Set out exactly every line of the entries below, starting at the line that holds "export TNS_END_PERCENT = 10" and stopping after the line that holds "cells_and_area,net total in".
(GIVEN DATA begins)
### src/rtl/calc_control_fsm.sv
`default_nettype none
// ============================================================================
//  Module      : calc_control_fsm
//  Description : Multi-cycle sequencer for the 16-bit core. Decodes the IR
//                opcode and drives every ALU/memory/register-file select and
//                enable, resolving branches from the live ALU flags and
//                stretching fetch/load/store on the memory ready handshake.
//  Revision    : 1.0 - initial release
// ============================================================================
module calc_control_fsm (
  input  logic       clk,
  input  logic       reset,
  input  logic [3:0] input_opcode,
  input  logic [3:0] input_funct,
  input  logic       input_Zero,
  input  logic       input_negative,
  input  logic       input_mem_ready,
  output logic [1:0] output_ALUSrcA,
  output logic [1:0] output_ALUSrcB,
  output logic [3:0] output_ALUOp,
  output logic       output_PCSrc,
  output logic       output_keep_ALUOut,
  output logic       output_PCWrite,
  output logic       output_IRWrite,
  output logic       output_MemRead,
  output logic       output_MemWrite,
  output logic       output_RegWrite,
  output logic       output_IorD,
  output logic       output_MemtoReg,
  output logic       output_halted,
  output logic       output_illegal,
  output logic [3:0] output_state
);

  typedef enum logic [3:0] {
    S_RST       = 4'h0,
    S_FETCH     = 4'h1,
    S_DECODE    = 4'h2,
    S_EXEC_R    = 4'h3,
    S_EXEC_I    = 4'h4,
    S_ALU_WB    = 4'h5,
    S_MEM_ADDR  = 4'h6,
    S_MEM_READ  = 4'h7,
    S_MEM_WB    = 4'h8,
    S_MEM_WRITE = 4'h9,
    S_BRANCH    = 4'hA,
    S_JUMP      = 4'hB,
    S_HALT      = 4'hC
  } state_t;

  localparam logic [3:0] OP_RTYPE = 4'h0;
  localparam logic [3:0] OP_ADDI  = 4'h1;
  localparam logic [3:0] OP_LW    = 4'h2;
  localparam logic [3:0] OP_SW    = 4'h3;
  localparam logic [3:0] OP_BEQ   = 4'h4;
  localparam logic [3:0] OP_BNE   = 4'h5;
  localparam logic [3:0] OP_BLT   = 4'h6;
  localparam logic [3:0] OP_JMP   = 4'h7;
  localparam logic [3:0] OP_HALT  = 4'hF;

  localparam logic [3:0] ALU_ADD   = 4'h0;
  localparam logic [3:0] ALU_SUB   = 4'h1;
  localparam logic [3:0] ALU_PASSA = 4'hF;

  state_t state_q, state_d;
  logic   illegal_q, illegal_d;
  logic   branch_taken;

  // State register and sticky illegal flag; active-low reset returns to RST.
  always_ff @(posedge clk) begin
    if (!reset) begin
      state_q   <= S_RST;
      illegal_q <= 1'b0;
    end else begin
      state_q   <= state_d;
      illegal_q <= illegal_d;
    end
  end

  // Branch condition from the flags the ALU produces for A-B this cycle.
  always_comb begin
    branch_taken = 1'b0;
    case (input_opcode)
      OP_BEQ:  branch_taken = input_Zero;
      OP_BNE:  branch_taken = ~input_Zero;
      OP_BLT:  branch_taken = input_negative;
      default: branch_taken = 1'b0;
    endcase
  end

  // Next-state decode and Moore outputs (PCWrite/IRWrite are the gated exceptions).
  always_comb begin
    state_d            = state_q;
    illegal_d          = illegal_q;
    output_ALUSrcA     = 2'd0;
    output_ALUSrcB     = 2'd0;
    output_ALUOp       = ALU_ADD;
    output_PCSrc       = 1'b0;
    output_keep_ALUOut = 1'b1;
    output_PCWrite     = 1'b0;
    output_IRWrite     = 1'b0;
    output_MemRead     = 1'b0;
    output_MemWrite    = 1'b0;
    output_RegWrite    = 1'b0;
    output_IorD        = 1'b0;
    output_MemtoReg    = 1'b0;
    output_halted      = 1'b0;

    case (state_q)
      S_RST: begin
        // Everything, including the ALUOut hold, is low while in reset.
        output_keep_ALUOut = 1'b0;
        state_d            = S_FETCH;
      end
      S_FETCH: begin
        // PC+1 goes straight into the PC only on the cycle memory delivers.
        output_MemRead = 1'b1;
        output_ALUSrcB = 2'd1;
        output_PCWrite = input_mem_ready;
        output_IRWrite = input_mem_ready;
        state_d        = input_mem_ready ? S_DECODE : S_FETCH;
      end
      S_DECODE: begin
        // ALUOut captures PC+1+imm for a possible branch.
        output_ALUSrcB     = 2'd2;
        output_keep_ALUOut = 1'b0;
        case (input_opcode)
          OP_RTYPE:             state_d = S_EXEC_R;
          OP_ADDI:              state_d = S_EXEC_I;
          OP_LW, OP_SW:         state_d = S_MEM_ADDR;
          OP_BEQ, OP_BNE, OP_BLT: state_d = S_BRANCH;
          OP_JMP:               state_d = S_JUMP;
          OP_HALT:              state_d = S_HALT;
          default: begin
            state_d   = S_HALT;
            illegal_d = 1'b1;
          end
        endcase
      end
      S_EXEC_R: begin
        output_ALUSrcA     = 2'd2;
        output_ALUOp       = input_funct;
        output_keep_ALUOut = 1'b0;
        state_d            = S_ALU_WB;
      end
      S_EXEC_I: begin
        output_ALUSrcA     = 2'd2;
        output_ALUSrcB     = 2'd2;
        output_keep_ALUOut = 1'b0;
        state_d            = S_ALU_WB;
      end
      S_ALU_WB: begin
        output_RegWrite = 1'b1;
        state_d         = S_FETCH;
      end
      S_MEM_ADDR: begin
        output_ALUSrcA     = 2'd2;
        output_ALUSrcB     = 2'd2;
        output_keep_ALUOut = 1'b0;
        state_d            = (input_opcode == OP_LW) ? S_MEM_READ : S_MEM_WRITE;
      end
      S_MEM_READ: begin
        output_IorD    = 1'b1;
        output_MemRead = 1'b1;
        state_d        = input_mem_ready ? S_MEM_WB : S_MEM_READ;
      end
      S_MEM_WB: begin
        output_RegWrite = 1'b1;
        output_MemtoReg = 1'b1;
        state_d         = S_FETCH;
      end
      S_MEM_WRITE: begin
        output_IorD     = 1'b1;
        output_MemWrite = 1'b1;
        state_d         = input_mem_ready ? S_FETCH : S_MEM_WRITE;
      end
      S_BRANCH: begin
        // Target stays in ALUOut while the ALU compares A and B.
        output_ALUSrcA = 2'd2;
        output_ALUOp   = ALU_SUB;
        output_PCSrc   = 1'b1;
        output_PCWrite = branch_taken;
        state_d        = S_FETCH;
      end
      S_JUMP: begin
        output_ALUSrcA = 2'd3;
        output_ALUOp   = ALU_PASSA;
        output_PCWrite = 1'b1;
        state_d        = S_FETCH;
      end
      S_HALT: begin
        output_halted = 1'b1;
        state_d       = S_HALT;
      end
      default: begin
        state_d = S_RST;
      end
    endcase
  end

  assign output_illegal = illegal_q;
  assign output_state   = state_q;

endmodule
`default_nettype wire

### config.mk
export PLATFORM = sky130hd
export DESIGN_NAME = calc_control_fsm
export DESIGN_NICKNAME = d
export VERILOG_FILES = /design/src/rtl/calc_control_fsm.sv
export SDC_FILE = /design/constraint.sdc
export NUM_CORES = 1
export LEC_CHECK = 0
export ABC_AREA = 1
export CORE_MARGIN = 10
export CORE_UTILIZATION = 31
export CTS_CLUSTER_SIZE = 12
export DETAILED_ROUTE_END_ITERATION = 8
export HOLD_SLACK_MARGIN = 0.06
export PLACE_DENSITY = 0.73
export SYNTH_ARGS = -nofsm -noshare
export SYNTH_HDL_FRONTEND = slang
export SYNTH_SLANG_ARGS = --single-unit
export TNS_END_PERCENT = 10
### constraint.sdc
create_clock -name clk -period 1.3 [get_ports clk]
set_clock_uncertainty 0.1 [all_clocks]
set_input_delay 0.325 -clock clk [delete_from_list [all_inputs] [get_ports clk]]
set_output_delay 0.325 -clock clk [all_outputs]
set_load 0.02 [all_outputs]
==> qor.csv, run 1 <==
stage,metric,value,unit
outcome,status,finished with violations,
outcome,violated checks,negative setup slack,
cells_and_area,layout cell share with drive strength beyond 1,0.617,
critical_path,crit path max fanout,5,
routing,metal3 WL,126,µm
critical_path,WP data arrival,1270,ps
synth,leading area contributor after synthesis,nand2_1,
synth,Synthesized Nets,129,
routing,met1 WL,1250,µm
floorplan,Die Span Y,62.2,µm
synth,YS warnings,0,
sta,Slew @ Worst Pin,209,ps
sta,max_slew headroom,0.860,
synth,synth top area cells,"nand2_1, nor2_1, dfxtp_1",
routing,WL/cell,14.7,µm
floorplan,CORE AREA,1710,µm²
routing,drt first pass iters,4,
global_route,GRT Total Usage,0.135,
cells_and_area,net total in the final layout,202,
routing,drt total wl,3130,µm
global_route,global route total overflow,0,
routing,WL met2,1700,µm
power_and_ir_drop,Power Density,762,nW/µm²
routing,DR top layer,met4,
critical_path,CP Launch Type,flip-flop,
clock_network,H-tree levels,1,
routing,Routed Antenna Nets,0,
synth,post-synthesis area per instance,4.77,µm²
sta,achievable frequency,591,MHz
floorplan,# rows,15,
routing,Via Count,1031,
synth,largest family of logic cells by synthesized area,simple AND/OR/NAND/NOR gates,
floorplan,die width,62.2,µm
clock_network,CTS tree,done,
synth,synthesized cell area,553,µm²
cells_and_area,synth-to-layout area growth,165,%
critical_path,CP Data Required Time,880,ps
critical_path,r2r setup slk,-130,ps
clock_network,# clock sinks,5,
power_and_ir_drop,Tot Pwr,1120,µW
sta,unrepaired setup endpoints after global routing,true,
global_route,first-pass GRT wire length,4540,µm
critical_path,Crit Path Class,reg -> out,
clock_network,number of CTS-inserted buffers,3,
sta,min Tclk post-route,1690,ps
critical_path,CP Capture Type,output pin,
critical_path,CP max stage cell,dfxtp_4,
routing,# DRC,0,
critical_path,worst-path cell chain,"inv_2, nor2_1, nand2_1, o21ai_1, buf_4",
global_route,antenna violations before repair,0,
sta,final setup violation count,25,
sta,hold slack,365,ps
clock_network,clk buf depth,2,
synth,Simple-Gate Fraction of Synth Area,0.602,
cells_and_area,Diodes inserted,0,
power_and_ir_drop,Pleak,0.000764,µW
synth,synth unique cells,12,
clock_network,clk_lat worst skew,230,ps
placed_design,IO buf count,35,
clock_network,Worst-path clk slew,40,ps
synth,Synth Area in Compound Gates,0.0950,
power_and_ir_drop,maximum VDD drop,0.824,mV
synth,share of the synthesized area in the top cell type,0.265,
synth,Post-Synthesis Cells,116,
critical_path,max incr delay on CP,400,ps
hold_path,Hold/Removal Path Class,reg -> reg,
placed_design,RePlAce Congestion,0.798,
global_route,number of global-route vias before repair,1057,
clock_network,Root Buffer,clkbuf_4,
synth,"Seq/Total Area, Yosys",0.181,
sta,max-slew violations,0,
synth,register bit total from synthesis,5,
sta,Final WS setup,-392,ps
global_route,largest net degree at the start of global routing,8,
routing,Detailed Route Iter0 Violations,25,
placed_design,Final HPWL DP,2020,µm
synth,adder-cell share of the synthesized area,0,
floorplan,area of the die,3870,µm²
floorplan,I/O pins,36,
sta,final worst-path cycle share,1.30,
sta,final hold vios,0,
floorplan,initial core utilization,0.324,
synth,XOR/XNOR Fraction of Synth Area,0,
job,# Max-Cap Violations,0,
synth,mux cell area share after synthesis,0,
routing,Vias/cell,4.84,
(GIVEN DATA ends)
(GIVEN DATA begins)
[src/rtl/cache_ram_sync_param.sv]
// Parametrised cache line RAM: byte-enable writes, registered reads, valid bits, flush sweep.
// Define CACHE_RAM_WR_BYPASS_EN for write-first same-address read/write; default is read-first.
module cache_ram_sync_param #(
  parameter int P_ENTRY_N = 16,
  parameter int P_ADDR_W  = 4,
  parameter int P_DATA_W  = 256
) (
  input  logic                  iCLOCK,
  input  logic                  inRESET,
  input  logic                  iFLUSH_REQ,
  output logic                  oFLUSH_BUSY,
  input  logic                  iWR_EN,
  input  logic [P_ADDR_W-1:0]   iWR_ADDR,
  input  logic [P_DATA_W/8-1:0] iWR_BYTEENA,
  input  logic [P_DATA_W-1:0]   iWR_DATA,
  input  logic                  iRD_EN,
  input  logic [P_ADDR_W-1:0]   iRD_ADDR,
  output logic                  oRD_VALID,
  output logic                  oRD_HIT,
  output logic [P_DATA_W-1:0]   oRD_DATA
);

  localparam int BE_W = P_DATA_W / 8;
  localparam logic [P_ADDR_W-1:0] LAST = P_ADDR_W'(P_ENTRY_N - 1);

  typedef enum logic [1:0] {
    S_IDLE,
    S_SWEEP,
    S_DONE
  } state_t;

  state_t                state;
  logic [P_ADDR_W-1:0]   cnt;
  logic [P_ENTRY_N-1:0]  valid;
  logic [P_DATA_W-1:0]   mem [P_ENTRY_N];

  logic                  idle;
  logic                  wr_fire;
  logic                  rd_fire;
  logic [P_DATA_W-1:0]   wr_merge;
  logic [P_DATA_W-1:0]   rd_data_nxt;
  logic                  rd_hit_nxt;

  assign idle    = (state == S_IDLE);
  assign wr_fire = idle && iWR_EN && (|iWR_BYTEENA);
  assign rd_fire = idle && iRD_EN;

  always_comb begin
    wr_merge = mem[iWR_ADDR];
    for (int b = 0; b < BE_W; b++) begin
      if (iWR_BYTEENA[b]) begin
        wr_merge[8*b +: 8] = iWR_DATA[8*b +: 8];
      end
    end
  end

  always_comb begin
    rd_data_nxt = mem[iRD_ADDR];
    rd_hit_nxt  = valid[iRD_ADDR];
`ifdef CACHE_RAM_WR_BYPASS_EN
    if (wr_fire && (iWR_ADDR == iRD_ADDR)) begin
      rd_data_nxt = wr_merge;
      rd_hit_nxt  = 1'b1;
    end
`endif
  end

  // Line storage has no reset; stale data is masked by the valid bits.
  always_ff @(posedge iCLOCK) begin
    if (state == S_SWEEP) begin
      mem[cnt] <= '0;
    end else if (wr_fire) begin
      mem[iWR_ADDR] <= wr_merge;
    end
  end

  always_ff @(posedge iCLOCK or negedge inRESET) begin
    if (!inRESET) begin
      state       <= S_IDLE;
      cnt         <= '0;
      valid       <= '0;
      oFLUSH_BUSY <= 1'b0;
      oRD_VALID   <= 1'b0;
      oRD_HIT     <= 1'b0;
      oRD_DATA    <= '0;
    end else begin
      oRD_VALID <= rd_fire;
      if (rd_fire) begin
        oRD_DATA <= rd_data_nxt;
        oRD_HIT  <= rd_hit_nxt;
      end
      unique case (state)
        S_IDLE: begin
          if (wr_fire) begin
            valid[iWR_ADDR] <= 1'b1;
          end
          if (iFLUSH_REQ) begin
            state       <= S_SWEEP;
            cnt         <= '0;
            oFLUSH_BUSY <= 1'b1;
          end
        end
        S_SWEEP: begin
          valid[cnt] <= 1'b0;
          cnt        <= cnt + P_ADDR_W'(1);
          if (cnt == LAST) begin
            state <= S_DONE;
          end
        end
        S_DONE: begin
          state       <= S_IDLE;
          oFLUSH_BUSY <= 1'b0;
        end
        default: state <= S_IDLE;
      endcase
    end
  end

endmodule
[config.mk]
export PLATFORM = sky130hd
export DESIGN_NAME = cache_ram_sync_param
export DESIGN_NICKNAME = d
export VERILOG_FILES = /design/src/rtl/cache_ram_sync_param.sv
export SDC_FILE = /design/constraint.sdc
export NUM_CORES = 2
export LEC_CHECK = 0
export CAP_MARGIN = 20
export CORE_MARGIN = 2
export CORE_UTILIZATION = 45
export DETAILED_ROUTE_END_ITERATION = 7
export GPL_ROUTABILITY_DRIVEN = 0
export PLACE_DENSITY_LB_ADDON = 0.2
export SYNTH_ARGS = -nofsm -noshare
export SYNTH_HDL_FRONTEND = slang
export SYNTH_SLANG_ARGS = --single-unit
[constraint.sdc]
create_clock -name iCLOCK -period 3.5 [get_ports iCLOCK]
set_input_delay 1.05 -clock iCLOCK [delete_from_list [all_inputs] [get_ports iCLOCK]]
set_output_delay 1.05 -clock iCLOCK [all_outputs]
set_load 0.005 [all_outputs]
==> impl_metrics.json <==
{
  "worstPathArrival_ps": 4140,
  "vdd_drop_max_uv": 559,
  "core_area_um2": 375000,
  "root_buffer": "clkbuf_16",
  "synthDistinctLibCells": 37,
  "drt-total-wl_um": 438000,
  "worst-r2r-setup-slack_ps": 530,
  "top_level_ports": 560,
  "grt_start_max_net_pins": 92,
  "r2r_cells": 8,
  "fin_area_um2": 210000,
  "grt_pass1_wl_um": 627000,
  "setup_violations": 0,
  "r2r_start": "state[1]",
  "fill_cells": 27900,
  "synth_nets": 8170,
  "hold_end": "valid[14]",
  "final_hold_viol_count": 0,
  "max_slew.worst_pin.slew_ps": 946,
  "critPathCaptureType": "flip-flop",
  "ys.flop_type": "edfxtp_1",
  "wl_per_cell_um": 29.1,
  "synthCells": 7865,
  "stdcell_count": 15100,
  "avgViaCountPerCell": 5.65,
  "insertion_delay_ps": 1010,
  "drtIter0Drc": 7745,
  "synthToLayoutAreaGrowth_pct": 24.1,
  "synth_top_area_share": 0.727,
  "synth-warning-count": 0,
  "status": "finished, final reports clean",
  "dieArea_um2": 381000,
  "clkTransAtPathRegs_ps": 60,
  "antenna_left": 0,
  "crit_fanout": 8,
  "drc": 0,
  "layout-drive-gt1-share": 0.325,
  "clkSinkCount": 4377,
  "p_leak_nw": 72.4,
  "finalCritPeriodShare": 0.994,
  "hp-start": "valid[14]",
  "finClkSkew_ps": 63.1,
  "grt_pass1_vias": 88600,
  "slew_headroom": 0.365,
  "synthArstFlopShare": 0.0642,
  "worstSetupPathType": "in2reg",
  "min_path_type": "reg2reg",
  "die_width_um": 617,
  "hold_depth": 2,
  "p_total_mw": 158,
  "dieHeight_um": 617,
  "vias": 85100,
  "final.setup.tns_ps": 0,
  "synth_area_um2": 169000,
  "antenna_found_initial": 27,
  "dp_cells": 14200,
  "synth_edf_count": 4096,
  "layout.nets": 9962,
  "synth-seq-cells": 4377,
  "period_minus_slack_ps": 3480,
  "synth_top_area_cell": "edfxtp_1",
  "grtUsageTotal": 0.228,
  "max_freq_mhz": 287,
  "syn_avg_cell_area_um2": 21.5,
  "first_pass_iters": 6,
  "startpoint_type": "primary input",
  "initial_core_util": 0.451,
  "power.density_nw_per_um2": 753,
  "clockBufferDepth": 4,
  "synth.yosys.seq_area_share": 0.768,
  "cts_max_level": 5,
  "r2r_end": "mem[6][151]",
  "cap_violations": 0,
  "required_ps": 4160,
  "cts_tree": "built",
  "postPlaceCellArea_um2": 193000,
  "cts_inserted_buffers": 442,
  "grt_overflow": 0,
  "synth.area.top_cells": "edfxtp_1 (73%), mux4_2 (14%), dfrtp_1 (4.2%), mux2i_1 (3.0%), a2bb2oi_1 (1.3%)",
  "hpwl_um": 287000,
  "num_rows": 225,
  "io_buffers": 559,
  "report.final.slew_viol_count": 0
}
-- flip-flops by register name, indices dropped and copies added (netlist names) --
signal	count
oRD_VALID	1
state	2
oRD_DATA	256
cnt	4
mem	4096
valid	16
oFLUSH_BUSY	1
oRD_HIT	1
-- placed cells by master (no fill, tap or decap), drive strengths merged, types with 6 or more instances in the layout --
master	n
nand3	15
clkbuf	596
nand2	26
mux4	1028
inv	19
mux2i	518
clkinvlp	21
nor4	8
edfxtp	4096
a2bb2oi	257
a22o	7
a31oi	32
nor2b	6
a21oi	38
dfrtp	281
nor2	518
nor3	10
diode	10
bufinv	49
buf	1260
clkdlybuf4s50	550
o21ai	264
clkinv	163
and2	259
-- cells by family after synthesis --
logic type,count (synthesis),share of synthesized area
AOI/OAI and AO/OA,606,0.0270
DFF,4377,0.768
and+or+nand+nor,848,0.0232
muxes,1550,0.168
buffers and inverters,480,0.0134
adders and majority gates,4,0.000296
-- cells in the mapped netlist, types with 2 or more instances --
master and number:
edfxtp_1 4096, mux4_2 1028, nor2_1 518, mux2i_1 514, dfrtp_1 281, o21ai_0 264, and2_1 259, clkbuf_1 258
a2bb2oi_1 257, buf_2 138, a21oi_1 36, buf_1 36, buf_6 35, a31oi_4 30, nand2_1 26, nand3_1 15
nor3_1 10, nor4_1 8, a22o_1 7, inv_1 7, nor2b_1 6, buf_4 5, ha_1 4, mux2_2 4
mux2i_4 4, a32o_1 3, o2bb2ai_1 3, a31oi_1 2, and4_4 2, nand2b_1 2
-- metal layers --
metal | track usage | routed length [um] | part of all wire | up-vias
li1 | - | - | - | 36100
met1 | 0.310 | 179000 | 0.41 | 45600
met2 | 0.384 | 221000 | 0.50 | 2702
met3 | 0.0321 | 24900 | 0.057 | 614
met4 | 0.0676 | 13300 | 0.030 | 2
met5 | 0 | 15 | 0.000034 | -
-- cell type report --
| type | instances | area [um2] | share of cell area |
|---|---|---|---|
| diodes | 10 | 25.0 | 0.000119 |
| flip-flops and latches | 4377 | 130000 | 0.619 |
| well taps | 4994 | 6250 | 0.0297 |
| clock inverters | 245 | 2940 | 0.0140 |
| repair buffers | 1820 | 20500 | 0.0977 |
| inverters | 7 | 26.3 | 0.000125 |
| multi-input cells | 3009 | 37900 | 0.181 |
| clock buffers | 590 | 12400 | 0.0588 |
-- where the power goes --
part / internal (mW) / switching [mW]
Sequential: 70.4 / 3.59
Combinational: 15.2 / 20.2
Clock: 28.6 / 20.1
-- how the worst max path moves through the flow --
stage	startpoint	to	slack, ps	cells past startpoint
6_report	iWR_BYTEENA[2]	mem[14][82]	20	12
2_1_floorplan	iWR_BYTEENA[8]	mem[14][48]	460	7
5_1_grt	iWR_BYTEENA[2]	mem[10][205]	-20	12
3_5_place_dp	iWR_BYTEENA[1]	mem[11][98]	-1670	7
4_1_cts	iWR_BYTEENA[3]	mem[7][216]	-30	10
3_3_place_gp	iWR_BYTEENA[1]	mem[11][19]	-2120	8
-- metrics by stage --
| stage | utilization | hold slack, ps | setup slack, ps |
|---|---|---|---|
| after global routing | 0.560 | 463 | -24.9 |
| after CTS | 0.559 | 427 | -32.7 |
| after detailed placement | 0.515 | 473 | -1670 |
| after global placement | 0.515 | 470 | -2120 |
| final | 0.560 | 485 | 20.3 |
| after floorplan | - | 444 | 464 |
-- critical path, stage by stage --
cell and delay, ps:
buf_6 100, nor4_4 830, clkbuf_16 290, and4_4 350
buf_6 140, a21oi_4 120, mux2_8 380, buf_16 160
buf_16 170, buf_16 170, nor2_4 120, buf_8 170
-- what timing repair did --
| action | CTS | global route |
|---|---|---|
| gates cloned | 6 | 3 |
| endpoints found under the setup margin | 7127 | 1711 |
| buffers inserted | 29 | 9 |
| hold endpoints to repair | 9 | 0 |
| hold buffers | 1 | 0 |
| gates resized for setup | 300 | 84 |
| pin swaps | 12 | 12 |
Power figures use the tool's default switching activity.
(GIVEN DATA ends)
(GIVEN DATA begins)
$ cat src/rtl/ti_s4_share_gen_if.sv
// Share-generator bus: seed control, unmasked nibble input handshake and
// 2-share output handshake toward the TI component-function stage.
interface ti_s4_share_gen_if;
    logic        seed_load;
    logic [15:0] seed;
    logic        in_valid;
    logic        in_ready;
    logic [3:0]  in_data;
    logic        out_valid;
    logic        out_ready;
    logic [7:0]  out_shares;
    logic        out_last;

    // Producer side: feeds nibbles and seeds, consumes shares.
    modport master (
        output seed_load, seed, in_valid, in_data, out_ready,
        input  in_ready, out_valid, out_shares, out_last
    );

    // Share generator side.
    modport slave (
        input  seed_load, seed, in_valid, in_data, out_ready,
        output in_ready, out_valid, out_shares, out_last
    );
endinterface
(GIVEN DATA ends)
» **OUTPUT**
export TNS_END_PERCENT = 10
### constraint.sdc
create_clock -name clk -period 1.3 [get_ports clk]
set_clock_uncertainty 0.1 [all_clocks]
set_input_delay 0.325 -clock clk [delete_from_list [all_inputs] [get_ports clk]]
set_output_delay 0.325 -clock clk [all_outputs]
set_load 0.02 [all_outputs]
==> qor.csv, run 1 <==
stage,metric,value,unit
outcome,status,finished with violations,
outcome,violated checks,negative setup slack,
cells_and_area,layout cell share with drive strength beyond 1,0.617,
critical_path,crit path max fanout,5,
routing,metal3 WL,126,µm
critical_path,WP data arrival,1270,ps
synth,leading area contributor after synthesis,nand2_1,
synth,Synthesized Nets,129,
routing,met1 WL,1250,µm
floorplan,Die Span Y,62.2,µm
synth,YS warnings,0,
sta,Slew @ Worst Pin,209,ps
sta,max_slew headroom,0.860,
synth,synth top area cells,"nand2_1, nor2_1, dfxtp_1",
routing,WL/cell,14.7,µm
floorplan,CORE AREA,1710,µm²
routing,drt first pass iters,4,
global_route,GRT Total Usage,0.135,
cells_and_area,net total in the final layout,202,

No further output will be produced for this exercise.